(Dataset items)
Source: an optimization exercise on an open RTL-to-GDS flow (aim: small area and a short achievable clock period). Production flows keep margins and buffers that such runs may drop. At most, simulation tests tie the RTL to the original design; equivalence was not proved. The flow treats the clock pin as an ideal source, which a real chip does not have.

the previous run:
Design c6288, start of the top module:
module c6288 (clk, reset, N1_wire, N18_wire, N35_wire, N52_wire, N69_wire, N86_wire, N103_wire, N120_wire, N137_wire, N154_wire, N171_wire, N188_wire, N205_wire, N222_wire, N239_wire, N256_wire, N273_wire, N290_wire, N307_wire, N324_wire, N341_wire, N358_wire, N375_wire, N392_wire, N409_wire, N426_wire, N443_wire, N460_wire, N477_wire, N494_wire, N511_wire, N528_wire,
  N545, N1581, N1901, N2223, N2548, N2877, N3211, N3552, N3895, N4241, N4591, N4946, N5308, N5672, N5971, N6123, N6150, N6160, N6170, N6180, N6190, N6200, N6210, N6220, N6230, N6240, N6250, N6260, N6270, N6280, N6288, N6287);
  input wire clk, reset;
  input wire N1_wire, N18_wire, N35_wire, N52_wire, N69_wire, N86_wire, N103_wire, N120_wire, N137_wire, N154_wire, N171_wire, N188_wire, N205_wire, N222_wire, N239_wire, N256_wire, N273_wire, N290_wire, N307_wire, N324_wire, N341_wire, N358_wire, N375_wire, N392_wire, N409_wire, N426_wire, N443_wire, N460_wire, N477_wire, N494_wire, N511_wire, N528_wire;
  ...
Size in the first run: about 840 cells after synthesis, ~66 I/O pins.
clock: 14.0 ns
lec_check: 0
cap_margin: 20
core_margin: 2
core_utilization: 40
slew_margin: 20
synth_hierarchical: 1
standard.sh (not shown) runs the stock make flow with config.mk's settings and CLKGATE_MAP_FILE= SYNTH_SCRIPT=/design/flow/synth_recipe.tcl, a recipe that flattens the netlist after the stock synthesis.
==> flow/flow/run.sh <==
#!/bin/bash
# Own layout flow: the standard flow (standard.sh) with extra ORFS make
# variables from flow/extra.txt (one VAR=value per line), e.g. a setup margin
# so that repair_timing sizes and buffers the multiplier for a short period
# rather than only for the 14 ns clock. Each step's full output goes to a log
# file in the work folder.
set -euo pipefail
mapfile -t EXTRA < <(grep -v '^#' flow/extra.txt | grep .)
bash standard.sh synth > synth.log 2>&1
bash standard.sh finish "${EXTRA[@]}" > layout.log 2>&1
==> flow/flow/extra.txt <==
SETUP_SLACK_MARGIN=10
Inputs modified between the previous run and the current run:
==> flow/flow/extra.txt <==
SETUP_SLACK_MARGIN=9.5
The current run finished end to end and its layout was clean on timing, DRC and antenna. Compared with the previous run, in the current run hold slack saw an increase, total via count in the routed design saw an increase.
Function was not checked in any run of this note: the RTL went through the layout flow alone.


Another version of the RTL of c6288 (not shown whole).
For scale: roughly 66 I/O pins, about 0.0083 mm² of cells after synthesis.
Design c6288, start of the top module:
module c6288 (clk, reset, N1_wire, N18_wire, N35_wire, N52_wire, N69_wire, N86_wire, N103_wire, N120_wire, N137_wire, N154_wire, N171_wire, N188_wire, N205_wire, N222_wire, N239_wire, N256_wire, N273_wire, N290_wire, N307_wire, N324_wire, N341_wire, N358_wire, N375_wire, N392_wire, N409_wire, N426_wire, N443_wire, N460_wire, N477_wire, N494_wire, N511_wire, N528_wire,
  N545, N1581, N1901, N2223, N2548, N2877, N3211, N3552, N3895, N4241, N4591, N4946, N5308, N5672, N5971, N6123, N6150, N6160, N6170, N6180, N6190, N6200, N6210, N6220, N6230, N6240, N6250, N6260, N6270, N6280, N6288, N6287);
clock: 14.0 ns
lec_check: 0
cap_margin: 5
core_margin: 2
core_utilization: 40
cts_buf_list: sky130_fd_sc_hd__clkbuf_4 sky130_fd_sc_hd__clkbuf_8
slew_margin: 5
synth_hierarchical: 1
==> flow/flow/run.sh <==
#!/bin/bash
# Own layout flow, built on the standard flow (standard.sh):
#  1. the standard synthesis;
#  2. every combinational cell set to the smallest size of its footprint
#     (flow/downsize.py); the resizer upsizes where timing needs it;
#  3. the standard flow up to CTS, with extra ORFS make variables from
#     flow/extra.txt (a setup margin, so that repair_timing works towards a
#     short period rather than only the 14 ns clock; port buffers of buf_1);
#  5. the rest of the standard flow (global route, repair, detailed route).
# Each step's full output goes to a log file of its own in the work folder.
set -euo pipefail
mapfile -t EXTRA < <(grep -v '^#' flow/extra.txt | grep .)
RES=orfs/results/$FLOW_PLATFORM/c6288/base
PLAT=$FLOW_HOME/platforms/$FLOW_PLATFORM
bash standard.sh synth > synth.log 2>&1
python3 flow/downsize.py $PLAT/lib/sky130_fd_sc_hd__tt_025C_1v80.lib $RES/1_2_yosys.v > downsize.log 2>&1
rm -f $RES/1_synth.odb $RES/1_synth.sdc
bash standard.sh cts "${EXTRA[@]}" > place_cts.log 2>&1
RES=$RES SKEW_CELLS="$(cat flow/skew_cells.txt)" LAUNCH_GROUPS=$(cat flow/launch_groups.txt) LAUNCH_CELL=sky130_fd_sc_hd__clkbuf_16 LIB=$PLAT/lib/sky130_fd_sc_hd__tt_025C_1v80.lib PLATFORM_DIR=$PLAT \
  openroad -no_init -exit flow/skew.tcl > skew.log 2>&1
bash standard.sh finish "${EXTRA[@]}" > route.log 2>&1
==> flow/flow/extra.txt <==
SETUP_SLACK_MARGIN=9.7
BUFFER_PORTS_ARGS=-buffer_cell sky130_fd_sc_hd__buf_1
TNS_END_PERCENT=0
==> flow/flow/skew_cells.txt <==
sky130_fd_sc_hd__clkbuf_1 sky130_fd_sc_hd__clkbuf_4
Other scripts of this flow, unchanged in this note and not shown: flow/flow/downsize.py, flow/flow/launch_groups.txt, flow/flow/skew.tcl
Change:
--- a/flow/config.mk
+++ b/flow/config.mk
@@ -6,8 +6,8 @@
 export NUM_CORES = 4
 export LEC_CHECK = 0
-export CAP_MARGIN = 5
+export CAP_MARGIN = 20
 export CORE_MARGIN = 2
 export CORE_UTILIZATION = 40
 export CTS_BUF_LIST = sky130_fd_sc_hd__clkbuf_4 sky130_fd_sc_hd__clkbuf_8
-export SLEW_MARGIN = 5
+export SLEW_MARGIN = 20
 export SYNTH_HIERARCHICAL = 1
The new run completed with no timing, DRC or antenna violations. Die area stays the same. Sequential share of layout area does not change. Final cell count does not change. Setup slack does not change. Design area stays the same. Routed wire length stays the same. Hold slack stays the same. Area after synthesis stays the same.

◆ WORK TO COMPLETE
Only the lines above starting with the one with "slew_margin: 20" and going through the one with "# Own layout flow: the" are to be copied, word for word and with both ends kept.

◆ EXERCISE RESULT
slew_margin: 20
synth_hierarchical: 1
standard.sh (not shown) runs the stock make flow with config.mk's settings and CLKGATE_MAP_FILE= SYNTH_SCRIPT=/design/flow/synth_recipe.tcl, a recipe that flattens the netlist after the stock synthesis.
==> flow/flow/run.sh <==
#!/bin/bash
# Own layout flow: the standard flow (standard.sh) with extra ORFS make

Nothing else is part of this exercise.